Another potential usage of the acoustic detector is to provide in vivo temperature calibration for skin cooling devices that provide protections for skin epidermis layer in a laser SP surgery. Skin cooling is widely used in laser treatment of vascular malformation. Skin cooling can effectively prevent laser-induced cavitation in epidermis during laser tattoo removal as well. <FIG> shows an example of operations for an optimized laser SP surgery with skin cooling. First, we tune the surgical laser wavelength to maximize SP surgical effects; Second, we optimize the surgical laser pulse width according to the measured thermal relaxation time of the surgical target; Third, we optimize surgical laser pulse energy according to the expected surgical effects (photocoagulation or photodisruption); Fourth, we measure body temperature, send a temperature sensing laser pulse, measure the amplitude of the excited photoacoustic signal of an epidermis target, and calculate its logarithm value as a baseline signal; Fifth, we adjust skin cooling parameter, apply skin cooling, and send a delayed temperature-sensing laser pulse; Sixth, we measure the amplitude of the photoacoustic signal excited by the temperature-sensing laser pulse, calculate the relative logarithm function value by taking logarithm and subtracting the baseline signal; Seventh, we determine the temperature of the epidermis target and whether the epidermis target is cooled to a predetermined temperature. If not, we wait for temperature recovery and return to the fifth step. If yes, we perform optimized SP surgery.
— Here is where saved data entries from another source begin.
**src/hdl/period_timer_pkg.sv**
```systemverilog
package period_timer_pkg;

  // ---------------------------------------------------------------
  // Register map, byte addresses on the AXI4-Lite slave
  // ---------------------------------------------------------------
  localparam logic [3:0] ADDR_COUNT   = 4'h0;
  localparam logic [3:0] ADDR_LIMIT   = 4'h4;
  localparam logic [3:0] ADDR_CONTROL = 4'h8;
  localparam logic [3:0] ADDR_FLAGS   = 4'hc;
  localparam logic [3:0] ADDR_ENABLES = 4'h0;
  localparam logic [3:0] ADDR_PRIO    = 4'h4;
  localparam logic [1:0] PAGE_TIMER   = 2'h0;
  localparam logic [1:0] PAGE_IRQ     = 2'h1;

  // ---------------------------------------------------------------
  // Field positions and reset values
  // ---------------------------------------------------------------
  localparam int         CTL_IN_DIV_LSB    = 0;
  localparam int         CTL_RUN_BIT       = 2;
  localparam int         CTL_MATCH_DIV_LSB = 3;
  localparam int         IRQ_MATCH_BIT     = 1;
  localparam logic [7:0] CTL_WRITE_MASK    = 8'h7f;
  localparam logic [7:0] RESET_COUNT       = 8'h00;
  localparam logic [7:0] RESET_LIMIT       = 8'hff;
  localparam logic [7:0] RESET_CONTROL     = 8'h00;
  localparam logic [7:0] RESET_IRQ         = 8'h00;

  // ---------------------------------------------------------------
  // Prescaler terminal counts
  // ---------------------------------------------------------------
  localparam logic [3:0] PRE_TERM_1  = 4'h0;
  localparam logic [3:0] PRE_TERM_4  = 4'h3;
  localparam logic [3:0] PRE_TERM_16 = 4'hf;

  localparam logic [1:0] AXI_OKAY   = 2'h0;
  localparam logic [1:0] AXI_SLVERR = 2'h2;

  typedef enum logic [1:0] {
    BUS_IDLE = 2'b01,
    BUS_RESP = 2'b10
  } bus_state_t;

endpackage

```
**src/hdl/match_postscaler.sv**
```systemverilog
`timescale 1ns/100ps
// Counts period matches and pulses done when the selected count completes.
module match_postscaler
  import period_timer_pkg::*;
(
  input  wire logic       clk,
  input  wire logic       rst_n,
  input  wire logic       clear,
  input  wire logic       match,
  input  wire logic [3:0] select,
  output logic            done
);
  logic [3:0] count;

  always_ff @(posedge clk) begin
    if (!rst_n || clear) begin
      count <= 4'h0;
    end else if (match) begin
      if (count >= select) begin
        count <= 4'h0;
      end else begin
        count <= count + 4'h1;
      end
    end
  end

  // Done is combinational so the flag sets in the same cycle as the match.
  assign done = match && !clear && (count >= select);

endmodule

```
**src/hdl/period_match_timer8.sv**
```systemverilog
`timescale 1ns/100ps
// Overview of operation
// - Instruction clock through 1, 4, 16 prescaler
// - Prescale field 00 /1, 01 /4, 1x /16
// - Count up, clear after matching limit
// - Limit register read/write, resets to FFh
// - Postscaler 1 to 16 sets match flag
// - Postscale field n divides by n+1
// - Control bit 2 runs or stops timer
// - Count/control write or reset clears scalers
// - Control write keeps count value
// - Count register read/write, reset to zero
// - Pre-postscaler match output to serial port
// - Count and match usable as PWM base
// - Flag, enable, priority at bit 1
// - Control bit 7 reads zero, resets zero
module period_match_timer8
  import period_timer_pkg::*;
(
  input  wire logic        clk,
  input  wire logic        rst_n,
  input  wire logic        instr_tick,
  input  wire logic [4:0]  s_axi_awaddr,
  input  wire logic        s_axi_awvalid,
  output logic             s_axi_awready,
  input  wire logic [31:0] s_axi_wdata,
  input  wire logic [3:0]  s_axi_wstrb,
  input  wire logic        s_axi_wvalid,
  output logic             s_axi_wready,
  output logic [1:0]       s_axi_bresp,
  output logic             s_axi_bvalid,
  input  wire logic        s_axi_bready,
  input  wire logic [4:0]  s_axi_araddr,
  input  wire logic        s_axi_arvalid,
  output logic             s_axi_arready,
  output logic [31:0]      s_axi_rdata,
  output logic [1:0]       s_axi_rresp,
  output logic             s_axi_rvalid,
  input  wire logic        s_axi_rready,
  output logic             period_match,
  output logic [7:0]       pwm_count,
  output logic             irq,
  output logic             irq_high_priority
);

  // ---------------------------------------------------------------
  // Register state
  // ---------------------------------------------------------------
  logic [7:0] period_timer_count;
  logic [7:0] period_timer_limit;
  logic [7:0] period_timer_control;
  logic [7:0] peripheral_irq_flags_1;
  logic [7:0] peripheral_irq_enables_1;
  logic [7:0] peripheral_irq_priority_1;
  logic [3:0] pre_count;
  logic [3:0] pre_term;
  logic       inc;
  logic       match_now;
  logic       post_done;
  logic       scaler_clear;

  // ---------------------------------------------------------------
  // AXI4-Lite slave
  // ---------------------------------------------------------------
  bus_state_t wr_state;
  bus_state_t rd_state;
  logic [4:0] aw_addr;
  logic       aw_held;
  logic [31:0] w_data;
  logic [3:0]  w_strb;
  logic        w_held;
  logic        wr_fire;
  logic        wr_ok;
  logic        rd_fire;

  function automatic logic addr_hit(input logic [4:0] a, input logic [1:0] page,
                                    input logic [3:0] off);
    addr_hit = (a[4] == page[0]) && (a[3:0] == off);
  endfunction

  assign s_axi_awready = (wr_state == BUS_IDLE) && !aw_held;
  assign s_axi_wready  = (wr_state == BUS_IDLE) && !w_held;
  assign s_axi_arready = (rd_state == BUS_IDLE);
  assign wr_fire = (wr_state == BUS_IDLE) && aw_held && w_held;
  assign rd_fire = s_axi_arvalid && s_axi_arready;
  assign wr_ok   = wr_fire && w_strb[0];

  logic wr_count;
  logic wr_limit;
  logic wr_control;
  logic wr_flags;
  logic wr_enables;
  logic wr_prio;
  assign wr_count   = wr_ok && addr_hit(aw_addr, PAGE_TIMER, ADDR_COUNT);
  assign wr_limit   = wr_ok && addr_hit(aw_addr, PAGE_TIMER, ADDR_LIMIT);
  assign wr_control = wr_ok && addr_hit(aw_addr, PAGE_TIMER, ADDR_CONTROL);
  assign wr_flags   = wr_ok && addr_hit(aw_addr, PAGE_TIMER, ADDR_FLAGS);
  assign wr_enables = wr_ok && addr_hit(aw_addr, PAGE_IRQ, ADDR_ENABLES);
  assign wr_prio    = wr_ok && addr_hit(aw_addr, PAGE_IRQ, ADDR_PRIO);

  logic wr_mapped;
  assign wr_mapped = addr_hit(aw_addr, PAGE_TIMER, ADDR_COUNT)
                  || addr_hit(aw_addr, PAGE_TIMER, ADDR_LIMIT)
                  || addr_hit(aw_addr, PAGE_TIMER, ADDR_CONTROL)
                  || addr_hit(aw_addr, PAGE_TIMER, ADDR_FLAGS)
                  || addr_hit(aw_addr, PAGE_IRQ, ADDR_ENABLES)
                  || addr_hit(aw_addr, PAGE_IRQ, ADDR_PRIO);

  // Address and data are captured independently, so either may come first.
  always_ff @(posedge clk) begin
    if (!rst_n) begin
      aw_held <= 1'b0;
      aw_addr <= 5'h00;
    end else if (s_axi_awvalid && s_axi_awready) begin
      aw_held <= 1'b1;
      aw_addr <= s_axi_awaddr;
    end else if (wr_fire) begin
      aw_held <= 1'b0;
    end
  end

  always_ff @(posedge clk) begin
    if (!rst_n) begin
      w_held <= 1'b0;
      w_data <= 32'h0000_0000;
      w_strb <= 4'h0;
    end else if (s_axi_wvalid && s_axi_wready) begin
      w_held <= 1'b1;
      w_data <= s_axi_wdata;
      w_strb <= s_axi_wstrb;
    end else if (wr_fire) begin
      w_held <= 1'b0;
    end
  end

  always_ff @(posedge clk) begin
    if (!rst_n) begin
      wr_state    <= BUS_IDLE;
      s_axi_bvalid <= 1'b0;
      s_axi_bresp  <= AXI_OKAY;
    end else begin
      case (wr_state)
        BUS_IDLE: begin
          if (wr_fire) begin
            wr_state     <= BUS_RESP;
            s_axi_bvalid <= 1'b1;
            s_axi_bresp  <= wr_mapped ? AXI_OKAY : AXI_SLVERR;
          end
        end
        BUS_RESP: begin
          if (s_axi_bready) begin
            wr_state     <= BUS_IDLE;
            s_axi_bvalid <= 1'b0;
          end
        end
        default: begin
          wr_state     <= BUS_IDLE;
          s_axi_bvalid <= 1'b0;
        end
      endcase
    end
  end

  always_ff @(posedge clk) begin
    if (!rst_n) begin
      rd_state     <= BUS_IDLE;
      s_axi_rvalid <= 1'b0;
      s_axi_rdata  <= 32'h0000_0000;
      s_axi_rresp  <= AXI_OKAY;
    end else begin
      case (rd_state)
        BUS_IDLE: begin
          if (rd_fire) begin
            rd_state     <= BUS_RESP;
            s_axi_rvalid <= 1'b1;
            s_axi_rresp  <= AXI_OKAY;
            if (addr_hit(s_axi_araddr, PAGE_TIMER, ADDR_COUNT)) begin
              s_axi_rdata <= {24'h000000, period_timer_count};
            end else if (addr_hit(s_axi_araddr, PAGE_TIMER, ADDR_LIMIT)) begin
              s_axi_rdata <= {24'h000000, period_timer_limit};
            end else if (addr_hit(s_axi_araddr, PAGE_TIMER, ADDR_CONTROL)) begin
              s_axi_rdata <= {24'h000000, period_timer_control & CTL_WRITE_MASK};
            end else if (addr_hit(s_axi_araddr, PAGE_TIMER, ADDR_FLAGS)) begin
              s_axi_rdata <= {24'h000000, peripheral_irq_flags_1};
            end else if (addr_hit(s_axi_araddr, PAGE_IRQ, ADDR_ENABLES)) begin
              s_axi_rdata <= {24'h000000, peripheral_irq_enables_1};
            end else if (addr_hit(s_axi_araddr, PAGE_IRQ, ADDR_PRIO)) begin
              s_axi_rdata <= {24'h000000, peripheral_irq_priority_1};
            end else begin
              s_axi_rdata <= 32'h0000_0000;
              s_axi_rresp <= AXI_SLVERR;
            end
          end
        end
        BUS_RESP: begin
          if (s_axi_rready) begin
            rd_state     <= BUS_IDLE;
            s_axi_rvalid <= 1'b0;
          end
        end
        default: begin
          rd_state     <= BUS_IDLE;
          s_axi_rvalid <= 1'b0;
        end
      endcase
    end
  end

  // ---------------------------------------------------------------
  // Control and limit registers
  // ---------------------------------------------------------------
  always_ff @(posedge clk) begin
    if (!rst_n) begin
      period_timer_control <= RESET_CONTROL;
    end else if (wr_control) begin
      period_timer_control <= w_data[7:0] & CTL_WRITE_MASK;
    end
  end

  always_ff @(posedge clk) begin
    if (!rst_n) begin
      period_timer_limit <= RESET_LIMIT;
    end else if (wr_limit) begin
      period_timer_limit <= w_data[7:0];
    end
  end

  // ---------------------------------------------------------------
  // Prescaler and count
  // ---------------------------------------------------------------
  logic [1:0] in_div;
  logic       running;
  assign in_div  = period_timer_control[CTL_IN_DIV_LSB +: 2];
  assign running = period_timer_control[CTL_RUN_BIT];

  always_comb begin
    case (in_div)
      2'b00:   pre_term = PRE_TERM_1;
      2'b01:   pre_term = PRE_TERM_4;
      default: pre_term = PRE_TERM_16;
    endcase
  end

  assign scaler_clear = wr_count || wr_control;

  // A stopped timer ignores ticks entirely, so all scaler state freezes.
  always_ff @(posedge clk) begin
    if (!rst_n || scaler_clear) begin
      pre_count <= 4'h0;
    end else if (running && instr_tick) begin
      pre_count <= (pre_count >= pre_term) ? 4'h0 : pre_count + 4'h1;
    end
  end

  assign inc       = running && instr_tick && !scaler_clear && (pre_count >= pre_term);
  assign match_now = inc && (period_timer_count == period_timer_limit);

  // A count write wins over an increment in the same cycle. Control writes are
  // deliberately absent here, so they leave the count as it stands.
  always_ff @(posedge clk) begin
    if (!rst_n) begin
      period_timer_count <= RESET_COUNT;
    end else if (wr_count) begin
      period_timer_count <= w_data[7:0];
    end else if (match_now) begin
      period_timer_count <= 8'h00;
    end else if (inc) begin
      period_timer_count <= period_timer_count + 8'h01;
    end
  end

  always_ff @(posedge clk) begin
    if (!rst_n) begin
      period_match <= 1'b0;
    end else begin
      period_match <= match_now;
    end
  end

  assign pwm_count = period_timer_count;

  match_postscaler match_postscaler_inst (
    .clk    (clk),
    .rst_n  (rst_n),
    .clear  (scaler_clear),
    .match  (match_now),
    .select (period_timer_control[CTL_MATCH_DIV_LSB +: 4]),
    .done   (post_done)
  );

  // ---------------------------------------------------------------
  // Interrupt registers
  // ---------------------------------------------------------------
  // Only the timer's own bit is implemented; the others read zero, which also
  // keeps the parallel slave bits clear.
  always_ff @(posedge clk) begin
    if (!rst_n) begin
      peripheral_irq_flags_1 <= RESET_IRQ;
    end else if (post_done) begin
      peripheral_irq_flags_1[IRQ_MATCH_BIT] <= 1'b1;
    end else if (wr_flags && w_data[IRQ_MATCH_BIT]) begin
      peripheral_irq_flags_1[IRQ_MATCH_BIT] <= 1'b0;
    end
  end

  always_ff @(posedge clk) begin
    if (!rst_n) begin
      peripheral_irq_enables_1  <= RESET_IRQ;
      peripheral_irq_priority_1 <= RESET_IRQ;
    end else begin
      if (wr_enables) begin
        peripheral_irq_enables_1[IRQ_MATCH_BIT] <= w_data[IRQ_MATCH_BIT];
      end
      if (wr_prio) begin
        peripheral_irq_priority_1[IRQ_MATCH_BIT] <= w_data[IRQ_MATCH_BIT];
      end
    end
  end

  logic pending;
  assign pending           = |(peripheral_irq_flags_1 & peripheral_irq_enables_1);
  assign irq               = pending;
  assign irq_high_priority = |(peripheral_irq_flags_1 & peripheral_irq_enables_1
                               & peripheral_irq_priority_1);

  // ---------------------------------------------------------------
  // Checks
  // ---------------------------------------------------------------
  a_match_clears: assert property (@(posedge clk) disable iff (!rst_n)
    match_now && !wr_count |=> period_timer_count == 8'h00)
    else $error("count did not clear after match");
  a_count_steps: assert property (@(posedge clk) disable iff (!rst_n)
    inc && !match_now && !wr_count |=> period_timer_count == $past(period_timer_count) + 8'h01)
    else $error("count did not step by one");
  a_stop_holds: assert property (@(posedge clk) disable iff (!rst_n)
    !running && !wr_count |=> $stable(period_timer_count))
    else $error("stopped timer changed count");
  a_ctl_keeps: assert property (@(posedge clk) disable iff (!rst_n)
    wr_control && !inc |=> $stable(period_timer_count))
    else $error("control write changed count");
  a_pre_clear: assert property (@(posedge clk) disable iff (!rst_n)
    scaler_clear |=> pre_count == 4'h0)
    else $error("prescaler not cleared");
  a_div1_each: assert property (@(posedge clk) disable iff (!rst_n)
    running && instr_tick && in_div == 2'b00 && !scaler_clear |-> inc)
    else $error("divide by one missed a tick");
  a_flag_sets: assert property (@(posedge clk) disable iff (!rst_n)
    post_done |=> peripheral_irq_flags_1[IRQ_MATCH_BIT])
    else $error("flag not set on postscaler done");
  a_bit7_zero: assert property (@(posedge clk) disable iff (!rst_n)
    period_timer_control[7] == 1'b0)
    else $error("control bit 7 set");
  a_irq_level: assert property (@(posedge clk) disable iff (!rst_n)
    irq == (peripheral_irq_flags_1[IRQ_MATCH_BIT] && peripheral_irq_enables_1[IRQ_MATCH_BIT]))
    else $error("irq does not follow flag and enable");
  a_match_out: assert property (@(posedge clk) disable iff (!rst_n)
    match_now |=> period_match)
    else $error("match output missing");

endmodule

```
The same technique in <FIG> applies to pulsed laser (coherent light source) SP surgical systems, other non-coherent pulsed light- source SP surgical systems, and other general radiation SP systems using a surgical pulsed radiation beam to heat up lesions in tissue or extraneous contrast agents attached to lesions in tissue, and a pulsed or modulated temperature-sensing radiation beam to effectively excite photoacoustic waves from lesions in tissue or extraneous contrast agents attached to lesions in tissue.

The example described above is the most comprehensive implementation of the techniques disclosed herein.

Claim 1:
A selective photothermolysis device, comprising:
a tunable radiation source (<NUM>) configured to emit pulsed radiation and optionally a pulsed or modulated temperature-sensing radiation, and excite photoacoustic waves from one or more targets in a tissue (<NUM>);
a patient interface (<NUM>) comprising
a radiation delivery unit (<NUM>) configured to deliver said radiation to said tissue (<NUM>), and
an ultrasonic detector (<NUM>) for detecting said photoacoustic waves excited by said radiation from one or more targets in said tissue (<NUM>); and
a control system (<NUM>) that digitizes photoacoustic signals detected by said ultrasonic detector (<NUM>), analyzes said photoacoustic signals and controls the tunable radiation source to generate radiation pulses with an optimal central wavelength, and, optionally, an optimal pulse width, or an optimal pulse energy, or a combination of them for optimal surgical outcome.